- [Exercise details]:
Across the data below, in how many lines does the word "flip" appear? Give only the number.

#### Data provided

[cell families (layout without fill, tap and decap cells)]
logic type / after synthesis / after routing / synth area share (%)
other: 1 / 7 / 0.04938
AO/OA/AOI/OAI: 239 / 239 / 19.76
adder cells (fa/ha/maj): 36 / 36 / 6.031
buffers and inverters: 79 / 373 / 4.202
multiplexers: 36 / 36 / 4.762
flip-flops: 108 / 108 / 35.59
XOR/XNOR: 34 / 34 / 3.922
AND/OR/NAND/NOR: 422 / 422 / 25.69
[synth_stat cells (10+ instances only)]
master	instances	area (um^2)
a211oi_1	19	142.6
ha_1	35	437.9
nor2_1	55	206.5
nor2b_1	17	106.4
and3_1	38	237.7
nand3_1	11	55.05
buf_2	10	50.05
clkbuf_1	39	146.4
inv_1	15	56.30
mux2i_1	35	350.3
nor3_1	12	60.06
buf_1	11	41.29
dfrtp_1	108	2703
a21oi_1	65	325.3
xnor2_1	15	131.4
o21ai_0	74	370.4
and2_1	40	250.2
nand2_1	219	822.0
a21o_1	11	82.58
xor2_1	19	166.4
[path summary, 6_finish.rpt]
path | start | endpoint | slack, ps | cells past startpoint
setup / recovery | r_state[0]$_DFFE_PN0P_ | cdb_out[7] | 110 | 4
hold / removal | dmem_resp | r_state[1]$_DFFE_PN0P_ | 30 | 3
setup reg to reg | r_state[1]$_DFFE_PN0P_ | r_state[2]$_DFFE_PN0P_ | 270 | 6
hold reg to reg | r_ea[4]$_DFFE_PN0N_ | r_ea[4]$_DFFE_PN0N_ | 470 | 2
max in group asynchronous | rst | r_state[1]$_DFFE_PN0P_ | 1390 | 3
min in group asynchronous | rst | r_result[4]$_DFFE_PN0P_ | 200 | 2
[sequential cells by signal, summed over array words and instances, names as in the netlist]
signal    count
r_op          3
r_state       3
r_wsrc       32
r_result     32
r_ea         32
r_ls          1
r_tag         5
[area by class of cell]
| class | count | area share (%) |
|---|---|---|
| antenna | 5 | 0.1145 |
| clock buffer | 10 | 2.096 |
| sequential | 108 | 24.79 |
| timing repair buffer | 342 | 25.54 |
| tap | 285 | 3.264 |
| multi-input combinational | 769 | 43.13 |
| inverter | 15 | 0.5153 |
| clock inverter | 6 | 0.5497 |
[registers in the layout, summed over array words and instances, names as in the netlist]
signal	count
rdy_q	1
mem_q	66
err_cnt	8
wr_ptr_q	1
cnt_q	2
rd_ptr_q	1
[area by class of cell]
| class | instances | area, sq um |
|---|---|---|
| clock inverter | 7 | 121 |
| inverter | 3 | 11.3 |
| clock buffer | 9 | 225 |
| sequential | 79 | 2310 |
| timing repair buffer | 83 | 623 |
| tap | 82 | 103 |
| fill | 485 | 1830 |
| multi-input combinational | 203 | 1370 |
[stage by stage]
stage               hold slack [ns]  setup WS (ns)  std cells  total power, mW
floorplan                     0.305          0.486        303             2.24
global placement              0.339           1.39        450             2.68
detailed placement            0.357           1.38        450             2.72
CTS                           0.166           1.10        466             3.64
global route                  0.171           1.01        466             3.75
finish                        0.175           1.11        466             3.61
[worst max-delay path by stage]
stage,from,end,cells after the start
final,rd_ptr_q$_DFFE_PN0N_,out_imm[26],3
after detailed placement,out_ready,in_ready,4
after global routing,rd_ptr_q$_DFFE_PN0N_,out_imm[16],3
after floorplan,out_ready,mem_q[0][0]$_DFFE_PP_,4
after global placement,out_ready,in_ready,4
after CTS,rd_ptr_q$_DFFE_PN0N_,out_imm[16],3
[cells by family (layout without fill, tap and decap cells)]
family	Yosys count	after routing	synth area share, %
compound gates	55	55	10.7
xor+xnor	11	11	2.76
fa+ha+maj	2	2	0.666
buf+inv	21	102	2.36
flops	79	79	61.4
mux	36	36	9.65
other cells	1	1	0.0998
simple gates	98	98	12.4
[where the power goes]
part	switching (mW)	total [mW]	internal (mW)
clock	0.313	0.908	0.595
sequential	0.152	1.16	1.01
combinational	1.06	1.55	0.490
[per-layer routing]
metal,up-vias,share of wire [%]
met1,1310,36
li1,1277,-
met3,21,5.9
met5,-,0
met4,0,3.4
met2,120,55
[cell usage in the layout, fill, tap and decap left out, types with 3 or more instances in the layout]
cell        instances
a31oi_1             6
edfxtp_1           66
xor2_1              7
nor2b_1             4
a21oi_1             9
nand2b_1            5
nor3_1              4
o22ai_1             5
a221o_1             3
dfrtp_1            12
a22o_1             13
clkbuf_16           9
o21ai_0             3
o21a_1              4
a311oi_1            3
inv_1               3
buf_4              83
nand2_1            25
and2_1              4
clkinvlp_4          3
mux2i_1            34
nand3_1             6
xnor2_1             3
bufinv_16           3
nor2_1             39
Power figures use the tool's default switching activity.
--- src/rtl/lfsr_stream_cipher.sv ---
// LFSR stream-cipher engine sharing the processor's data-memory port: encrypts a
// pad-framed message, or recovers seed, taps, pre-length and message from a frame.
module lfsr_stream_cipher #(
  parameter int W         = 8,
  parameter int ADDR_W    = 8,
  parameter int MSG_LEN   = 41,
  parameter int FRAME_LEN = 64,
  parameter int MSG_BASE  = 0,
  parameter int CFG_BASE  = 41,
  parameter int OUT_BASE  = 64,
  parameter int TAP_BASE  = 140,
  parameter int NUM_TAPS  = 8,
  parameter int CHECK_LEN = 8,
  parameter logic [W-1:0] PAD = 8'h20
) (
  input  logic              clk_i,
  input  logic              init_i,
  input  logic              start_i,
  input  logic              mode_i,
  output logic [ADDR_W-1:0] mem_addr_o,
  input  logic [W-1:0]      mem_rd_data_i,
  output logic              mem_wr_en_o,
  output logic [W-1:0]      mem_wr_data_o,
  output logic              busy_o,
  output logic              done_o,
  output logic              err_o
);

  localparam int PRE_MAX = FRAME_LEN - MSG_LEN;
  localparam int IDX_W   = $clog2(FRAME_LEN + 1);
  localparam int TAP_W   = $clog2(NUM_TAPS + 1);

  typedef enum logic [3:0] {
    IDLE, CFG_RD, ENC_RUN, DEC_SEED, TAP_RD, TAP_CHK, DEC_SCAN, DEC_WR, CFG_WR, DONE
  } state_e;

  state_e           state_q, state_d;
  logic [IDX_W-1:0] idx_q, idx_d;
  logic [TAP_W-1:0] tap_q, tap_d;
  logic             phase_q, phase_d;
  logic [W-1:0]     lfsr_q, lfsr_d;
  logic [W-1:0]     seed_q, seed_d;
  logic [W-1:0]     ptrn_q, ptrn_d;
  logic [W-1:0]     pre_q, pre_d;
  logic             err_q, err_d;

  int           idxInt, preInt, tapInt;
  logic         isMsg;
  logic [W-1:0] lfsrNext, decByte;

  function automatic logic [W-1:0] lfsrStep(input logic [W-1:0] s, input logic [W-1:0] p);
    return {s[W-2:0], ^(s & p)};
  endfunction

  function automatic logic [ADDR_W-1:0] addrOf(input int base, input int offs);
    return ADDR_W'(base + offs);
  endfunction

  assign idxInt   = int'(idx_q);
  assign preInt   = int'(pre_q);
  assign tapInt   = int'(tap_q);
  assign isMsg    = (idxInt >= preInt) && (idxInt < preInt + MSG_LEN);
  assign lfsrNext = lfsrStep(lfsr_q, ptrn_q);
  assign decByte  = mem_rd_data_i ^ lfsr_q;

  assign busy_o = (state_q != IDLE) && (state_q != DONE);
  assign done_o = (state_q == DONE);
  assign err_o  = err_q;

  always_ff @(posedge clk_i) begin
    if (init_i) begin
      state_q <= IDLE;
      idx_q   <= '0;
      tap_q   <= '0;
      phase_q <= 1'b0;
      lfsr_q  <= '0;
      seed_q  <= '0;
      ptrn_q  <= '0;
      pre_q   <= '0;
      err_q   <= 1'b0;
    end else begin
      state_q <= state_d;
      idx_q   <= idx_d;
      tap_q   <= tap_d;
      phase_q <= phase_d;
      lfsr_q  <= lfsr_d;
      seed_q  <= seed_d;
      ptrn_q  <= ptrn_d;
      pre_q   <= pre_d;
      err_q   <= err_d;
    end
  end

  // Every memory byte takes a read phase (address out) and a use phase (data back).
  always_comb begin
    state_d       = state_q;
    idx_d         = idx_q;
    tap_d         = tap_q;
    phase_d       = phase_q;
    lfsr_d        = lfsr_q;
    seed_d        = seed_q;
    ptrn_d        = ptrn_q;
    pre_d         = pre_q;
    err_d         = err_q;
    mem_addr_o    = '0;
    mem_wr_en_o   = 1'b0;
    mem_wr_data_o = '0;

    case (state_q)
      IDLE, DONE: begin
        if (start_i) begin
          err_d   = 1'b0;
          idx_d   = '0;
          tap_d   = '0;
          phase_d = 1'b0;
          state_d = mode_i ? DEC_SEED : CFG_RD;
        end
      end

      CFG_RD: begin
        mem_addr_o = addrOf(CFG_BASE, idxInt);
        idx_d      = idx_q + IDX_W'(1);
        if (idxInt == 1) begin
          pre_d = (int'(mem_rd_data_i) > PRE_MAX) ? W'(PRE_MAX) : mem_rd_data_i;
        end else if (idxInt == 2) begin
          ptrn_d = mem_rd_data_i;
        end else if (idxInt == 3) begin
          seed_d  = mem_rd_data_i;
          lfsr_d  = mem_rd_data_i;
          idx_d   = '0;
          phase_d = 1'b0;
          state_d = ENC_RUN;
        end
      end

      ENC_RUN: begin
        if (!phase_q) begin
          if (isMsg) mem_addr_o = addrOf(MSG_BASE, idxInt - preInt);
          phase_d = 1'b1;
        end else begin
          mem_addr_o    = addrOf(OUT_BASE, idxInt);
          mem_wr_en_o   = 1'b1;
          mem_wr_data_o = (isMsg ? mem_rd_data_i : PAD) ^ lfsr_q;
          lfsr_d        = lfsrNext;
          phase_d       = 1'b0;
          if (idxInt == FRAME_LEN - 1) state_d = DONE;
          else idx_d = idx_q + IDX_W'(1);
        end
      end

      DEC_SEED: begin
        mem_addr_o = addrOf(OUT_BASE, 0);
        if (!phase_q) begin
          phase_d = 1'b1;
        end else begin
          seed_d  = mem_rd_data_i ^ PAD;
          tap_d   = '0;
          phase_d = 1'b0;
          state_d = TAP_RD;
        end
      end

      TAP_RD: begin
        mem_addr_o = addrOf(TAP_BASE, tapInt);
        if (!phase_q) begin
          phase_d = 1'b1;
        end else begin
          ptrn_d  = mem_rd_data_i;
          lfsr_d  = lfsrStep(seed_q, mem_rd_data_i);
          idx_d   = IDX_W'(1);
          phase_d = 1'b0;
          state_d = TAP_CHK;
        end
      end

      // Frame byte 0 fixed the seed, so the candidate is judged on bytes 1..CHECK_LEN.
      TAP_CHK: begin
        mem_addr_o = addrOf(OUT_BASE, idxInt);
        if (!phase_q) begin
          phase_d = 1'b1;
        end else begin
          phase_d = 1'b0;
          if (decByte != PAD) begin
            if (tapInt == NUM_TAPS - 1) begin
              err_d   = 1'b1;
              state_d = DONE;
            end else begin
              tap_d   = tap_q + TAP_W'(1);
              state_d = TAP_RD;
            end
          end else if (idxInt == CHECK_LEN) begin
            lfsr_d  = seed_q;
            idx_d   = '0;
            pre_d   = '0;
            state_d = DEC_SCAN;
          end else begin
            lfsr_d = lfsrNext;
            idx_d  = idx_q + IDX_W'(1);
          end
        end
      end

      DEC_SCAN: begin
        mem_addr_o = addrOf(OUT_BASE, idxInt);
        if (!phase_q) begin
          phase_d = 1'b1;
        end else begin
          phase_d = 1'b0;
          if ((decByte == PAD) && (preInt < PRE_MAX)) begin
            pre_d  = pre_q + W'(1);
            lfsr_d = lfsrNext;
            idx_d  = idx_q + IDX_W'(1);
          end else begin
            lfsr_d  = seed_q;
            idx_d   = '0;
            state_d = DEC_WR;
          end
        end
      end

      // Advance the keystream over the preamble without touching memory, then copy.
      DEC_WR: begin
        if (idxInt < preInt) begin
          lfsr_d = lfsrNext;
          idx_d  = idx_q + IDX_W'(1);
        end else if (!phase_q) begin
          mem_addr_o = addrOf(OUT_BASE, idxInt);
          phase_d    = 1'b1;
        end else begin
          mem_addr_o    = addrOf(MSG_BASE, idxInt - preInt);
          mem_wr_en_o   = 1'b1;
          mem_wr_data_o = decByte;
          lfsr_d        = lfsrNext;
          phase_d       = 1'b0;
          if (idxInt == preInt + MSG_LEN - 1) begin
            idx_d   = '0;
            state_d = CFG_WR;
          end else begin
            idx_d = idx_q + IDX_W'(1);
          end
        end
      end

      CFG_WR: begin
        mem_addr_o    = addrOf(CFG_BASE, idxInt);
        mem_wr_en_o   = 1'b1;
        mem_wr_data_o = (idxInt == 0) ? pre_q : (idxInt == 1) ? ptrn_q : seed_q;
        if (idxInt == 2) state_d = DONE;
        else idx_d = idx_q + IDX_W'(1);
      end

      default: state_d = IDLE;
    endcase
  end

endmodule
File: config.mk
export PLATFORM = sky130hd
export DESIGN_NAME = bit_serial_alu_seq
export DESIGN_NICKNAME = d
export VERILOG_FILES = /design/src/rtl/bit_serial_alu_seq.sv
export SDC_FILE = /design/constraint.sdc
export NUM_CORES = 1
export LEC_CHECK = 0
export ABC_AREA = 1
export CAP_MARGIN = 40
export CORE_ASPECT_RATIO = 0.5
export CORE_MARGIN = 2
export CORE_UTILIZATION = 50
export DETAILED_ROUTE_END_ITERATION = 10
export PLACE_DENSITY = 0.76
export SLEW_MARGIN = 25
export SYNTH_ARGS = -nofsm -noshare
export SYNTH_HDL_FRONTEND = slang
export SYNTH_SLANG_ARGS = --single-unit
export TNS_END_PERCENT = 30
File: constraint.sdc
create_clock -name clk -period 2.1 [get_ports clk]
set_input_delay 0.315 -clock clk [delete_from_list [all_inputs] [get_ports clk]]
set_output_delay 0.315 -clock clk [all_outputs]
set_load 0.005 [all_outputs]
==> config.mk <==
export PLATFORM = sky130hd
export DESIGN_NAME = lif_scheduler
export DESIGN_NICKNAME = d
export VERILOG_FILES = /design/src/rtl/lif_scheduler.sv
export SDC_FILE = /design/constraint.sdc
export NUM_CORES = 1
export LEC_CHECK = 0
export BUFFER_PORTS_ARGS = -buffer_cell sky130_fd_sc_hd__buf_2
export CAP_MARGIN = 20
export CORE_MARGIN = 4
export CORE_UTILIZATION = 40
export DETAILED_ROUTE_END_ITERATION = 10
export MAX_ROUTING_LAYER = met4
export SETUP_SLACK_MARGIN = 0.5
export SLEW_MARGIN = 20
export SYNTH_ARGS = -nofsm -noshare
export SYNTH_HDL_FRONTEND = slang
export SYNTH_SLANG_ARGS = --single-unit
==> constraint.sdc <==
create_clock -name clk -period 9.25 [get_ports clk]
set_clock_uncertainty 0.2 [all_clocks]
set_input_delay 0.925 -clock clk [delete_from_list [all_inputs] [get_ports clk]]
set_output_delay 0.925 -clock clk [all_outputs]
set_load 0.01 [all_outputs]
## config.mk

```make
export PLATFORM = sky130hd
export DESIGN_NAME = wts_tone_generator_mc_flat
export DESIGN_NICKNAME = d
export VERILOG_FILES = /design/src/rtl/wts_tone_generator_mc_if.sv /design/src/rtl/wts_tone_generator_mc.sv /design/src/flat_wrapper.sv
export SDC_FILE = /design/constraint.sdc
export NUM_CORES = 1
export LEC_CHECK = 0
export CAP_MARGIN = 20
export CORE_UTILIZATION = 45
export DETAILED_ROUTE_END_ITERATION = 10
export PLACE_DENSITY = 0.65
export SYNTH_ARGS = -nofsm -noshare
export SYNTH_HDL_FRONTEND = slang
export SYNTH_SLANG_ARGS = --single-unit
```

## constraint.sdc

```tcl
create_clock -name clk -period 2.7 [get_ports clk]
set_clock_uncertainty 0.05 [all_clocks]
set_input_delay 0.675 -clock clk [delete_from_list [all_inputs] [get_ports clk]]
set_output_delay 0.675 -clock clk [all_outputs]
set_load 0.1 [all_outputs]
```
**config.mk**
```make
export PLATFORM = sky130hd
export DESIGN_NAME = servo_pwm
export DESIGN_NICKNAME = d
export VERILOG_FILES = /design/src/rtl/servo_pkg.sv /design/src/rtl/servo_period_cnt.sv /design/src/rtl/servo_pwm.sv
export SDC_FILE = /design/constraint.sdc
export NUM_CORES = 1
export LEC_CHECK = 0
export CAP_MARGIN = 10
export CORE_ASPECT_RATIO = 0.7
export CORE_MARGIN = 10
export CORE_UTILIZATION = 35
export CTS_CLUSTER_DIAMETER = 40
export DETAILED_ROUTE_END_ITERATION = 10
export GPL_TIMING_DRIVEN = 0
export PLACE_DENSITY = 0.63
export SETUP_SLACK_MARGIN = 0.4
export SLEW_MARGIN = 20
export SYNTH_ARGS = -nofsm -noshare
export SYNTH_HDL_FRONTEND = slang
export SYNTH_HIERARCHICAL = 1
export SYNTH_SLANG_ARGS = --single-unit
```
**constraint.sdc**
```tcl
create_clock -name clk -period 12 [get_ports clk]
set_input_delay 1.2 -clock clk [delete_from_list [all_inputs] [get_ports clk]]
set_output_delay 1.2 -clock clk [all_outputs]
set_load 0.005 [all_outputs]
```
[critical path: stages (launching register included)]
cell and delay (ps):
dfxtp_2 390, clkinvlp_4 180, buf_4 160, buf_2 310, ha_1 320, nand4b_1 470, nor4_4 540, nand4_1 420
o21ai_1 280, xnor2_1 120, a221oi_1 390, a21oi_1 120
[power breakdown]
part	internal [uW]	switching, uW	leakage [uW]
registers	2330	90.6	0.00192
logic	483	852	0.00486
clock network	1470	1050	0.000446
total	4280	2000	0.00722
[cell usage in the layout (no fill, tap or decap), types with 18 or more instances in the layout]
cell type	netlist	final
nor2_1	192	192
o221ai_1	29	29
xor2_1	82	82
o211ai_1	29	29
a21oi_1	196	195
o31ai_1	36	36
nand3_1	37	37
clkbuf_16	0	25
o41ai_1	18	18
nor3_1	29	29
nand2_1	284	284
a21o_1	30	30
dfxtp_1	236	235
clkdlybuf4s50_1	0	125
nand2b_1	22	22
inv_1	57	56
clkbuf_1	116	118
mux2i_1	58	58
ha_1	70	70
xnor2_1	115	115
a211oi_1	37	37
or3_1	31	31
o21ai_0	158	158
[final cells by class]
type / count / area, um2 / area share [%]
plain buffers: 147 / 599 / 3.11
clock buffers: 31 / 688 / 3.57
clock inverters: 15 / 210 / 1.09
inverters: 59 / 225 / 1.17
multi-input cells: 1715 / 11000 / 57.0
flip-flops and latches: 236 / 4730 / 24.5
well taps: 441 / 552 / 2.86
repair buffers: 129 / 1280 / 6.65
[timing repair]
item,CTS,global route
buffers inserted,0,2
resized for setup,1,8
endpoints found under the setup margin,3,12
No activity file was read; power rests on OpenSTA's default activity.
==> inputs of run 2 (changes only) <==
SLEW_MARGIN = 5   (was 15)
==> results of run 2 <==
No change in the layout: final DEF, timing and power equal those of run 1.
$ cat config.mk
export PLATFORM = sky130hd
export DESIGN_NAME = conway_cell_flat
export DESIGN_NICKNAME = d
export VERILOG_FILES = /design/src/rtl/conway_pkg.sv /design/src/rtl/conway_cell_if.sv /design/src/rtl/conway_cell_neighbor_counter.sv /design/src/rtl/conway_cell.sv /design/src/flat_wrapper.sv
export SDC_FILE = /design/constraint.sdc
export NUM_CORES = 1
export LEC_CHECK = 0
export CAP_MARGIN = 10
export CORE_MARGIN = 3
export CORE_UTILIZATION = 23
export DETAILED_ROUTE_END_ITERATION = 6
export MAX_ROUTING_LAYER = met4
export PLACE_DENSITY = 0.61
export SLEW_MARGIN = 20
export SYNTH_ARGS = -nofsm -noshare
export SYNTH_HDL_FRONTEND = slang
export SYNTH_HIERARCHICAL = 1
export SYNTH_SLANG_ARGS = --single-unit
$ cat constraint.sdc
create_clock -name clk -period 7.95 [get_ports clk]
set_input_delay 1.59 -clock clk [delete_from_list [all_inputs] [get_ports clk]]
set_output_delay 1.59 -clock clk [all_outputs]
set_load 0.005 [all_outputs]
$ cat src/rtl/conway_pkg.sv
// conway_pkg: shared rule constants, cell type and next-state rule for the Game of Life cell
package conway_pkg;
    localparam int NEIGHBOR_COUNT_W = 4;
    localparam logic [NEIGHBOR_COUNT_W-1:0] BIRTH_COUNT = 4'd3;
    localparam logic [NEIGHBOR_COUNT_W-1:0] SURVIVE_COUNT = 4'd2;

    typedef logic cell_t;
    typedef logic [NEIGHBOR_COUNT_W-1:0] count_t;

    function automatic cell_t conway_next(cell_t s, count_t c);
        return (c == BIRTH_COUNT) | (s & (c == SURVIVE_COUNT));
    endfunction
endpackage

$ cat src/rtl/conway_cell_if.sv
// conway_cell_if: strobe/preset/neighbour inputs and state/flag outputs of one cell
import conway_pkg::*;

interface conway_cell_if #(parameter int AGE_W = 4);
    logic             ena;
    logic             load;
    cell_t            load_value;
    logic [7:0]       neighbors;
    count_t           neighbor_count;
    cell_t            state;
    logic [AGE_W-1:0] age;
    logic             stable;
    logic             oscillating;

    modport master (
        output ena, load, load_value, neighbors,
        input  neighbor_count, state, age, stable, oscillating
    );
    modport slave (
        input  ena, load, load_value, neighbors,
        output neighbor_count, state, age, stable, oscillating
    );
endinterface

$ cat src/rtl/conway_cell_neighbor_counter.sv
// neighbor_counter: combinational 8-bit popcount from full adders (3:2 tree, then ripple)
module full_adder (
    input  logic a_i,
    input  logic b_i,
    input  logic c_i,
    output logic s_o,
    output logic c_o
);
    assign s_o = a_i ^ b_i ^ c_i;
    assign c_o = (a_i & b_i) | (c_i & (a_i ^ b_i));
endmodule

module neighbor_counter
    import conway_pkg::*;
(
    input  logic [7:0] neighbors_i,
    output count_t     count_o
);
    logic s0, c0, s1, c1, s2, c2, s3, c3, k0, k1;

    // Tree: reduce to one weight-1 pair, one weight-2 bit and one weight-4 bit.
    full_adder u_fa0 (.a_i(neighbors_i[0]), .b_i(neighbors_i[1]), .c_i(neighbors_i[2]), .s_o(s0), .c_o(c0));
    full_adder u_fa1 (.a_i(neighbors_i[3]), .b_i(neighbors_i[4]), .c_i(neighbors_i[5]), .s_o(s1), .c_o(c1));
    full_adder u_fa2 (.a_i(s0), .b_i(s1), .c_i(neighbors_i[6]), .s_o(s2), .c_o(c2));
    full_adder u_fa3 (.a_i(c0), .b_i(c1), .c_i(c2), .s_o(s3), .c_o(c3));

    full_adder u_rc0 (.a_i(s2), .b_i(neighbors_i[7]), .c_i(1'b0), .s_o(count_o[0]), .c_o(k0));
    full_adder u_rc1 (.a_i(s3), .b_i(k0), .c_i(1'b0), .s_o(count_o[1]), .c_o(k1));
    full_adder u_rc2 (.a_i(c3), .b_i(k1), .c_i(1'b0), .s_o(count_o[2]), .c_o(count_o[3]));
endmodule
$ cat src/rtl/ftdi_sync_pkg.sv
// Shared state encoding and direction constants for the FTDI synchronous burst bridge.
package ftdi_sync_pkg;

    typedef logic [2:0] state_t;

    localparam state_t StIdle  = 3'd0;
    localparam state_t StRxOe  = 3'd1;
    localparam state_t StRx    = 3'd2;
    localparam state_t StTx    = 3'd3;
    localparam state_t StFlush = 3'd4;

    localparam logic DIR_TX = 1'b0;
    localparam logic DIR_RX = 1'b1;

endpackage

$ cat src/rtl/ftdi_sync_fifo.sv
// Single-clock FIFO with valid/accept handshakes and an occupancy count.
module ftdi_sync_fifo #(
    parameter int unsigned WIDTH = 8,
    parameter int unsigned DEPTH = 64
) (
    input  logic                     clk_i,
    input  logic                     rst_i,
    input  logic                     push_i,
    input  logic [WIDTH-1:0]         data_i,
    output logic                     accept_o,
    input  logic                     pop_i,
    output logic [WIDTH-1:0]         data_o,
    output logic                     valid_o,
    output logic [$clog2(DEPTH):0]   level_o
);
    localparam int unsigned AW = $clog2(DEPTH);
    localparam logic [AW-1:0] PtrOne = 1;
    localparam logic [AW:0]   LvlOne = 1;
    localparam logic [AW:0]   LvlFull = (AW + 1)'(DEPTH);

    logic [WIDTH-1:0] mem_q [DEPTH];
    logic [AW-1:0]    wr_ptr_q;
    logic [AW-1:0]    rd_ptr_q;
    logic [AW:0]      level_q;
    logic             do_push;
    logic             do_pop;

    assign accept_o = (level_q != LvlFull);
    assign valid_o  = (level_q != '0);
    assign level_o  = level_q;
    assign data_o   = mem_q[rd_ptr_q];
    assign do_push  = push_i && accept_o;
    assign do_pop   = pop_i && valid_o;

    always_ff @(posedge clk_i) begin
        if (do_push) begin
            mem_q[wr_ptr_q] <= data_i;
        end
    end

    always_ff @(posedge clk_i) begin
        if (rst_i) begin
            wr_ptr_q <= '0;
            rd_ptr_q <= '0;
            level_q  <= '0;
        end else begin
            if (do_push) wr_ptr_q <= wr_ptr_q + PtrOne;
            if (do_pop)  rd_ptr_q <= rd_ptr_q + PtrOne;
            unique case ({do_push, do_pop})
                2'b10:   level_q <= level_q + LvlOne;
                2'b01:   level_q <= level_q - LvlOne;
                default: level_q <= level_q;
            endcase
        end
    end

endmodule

########

- [Finished exercise]:
2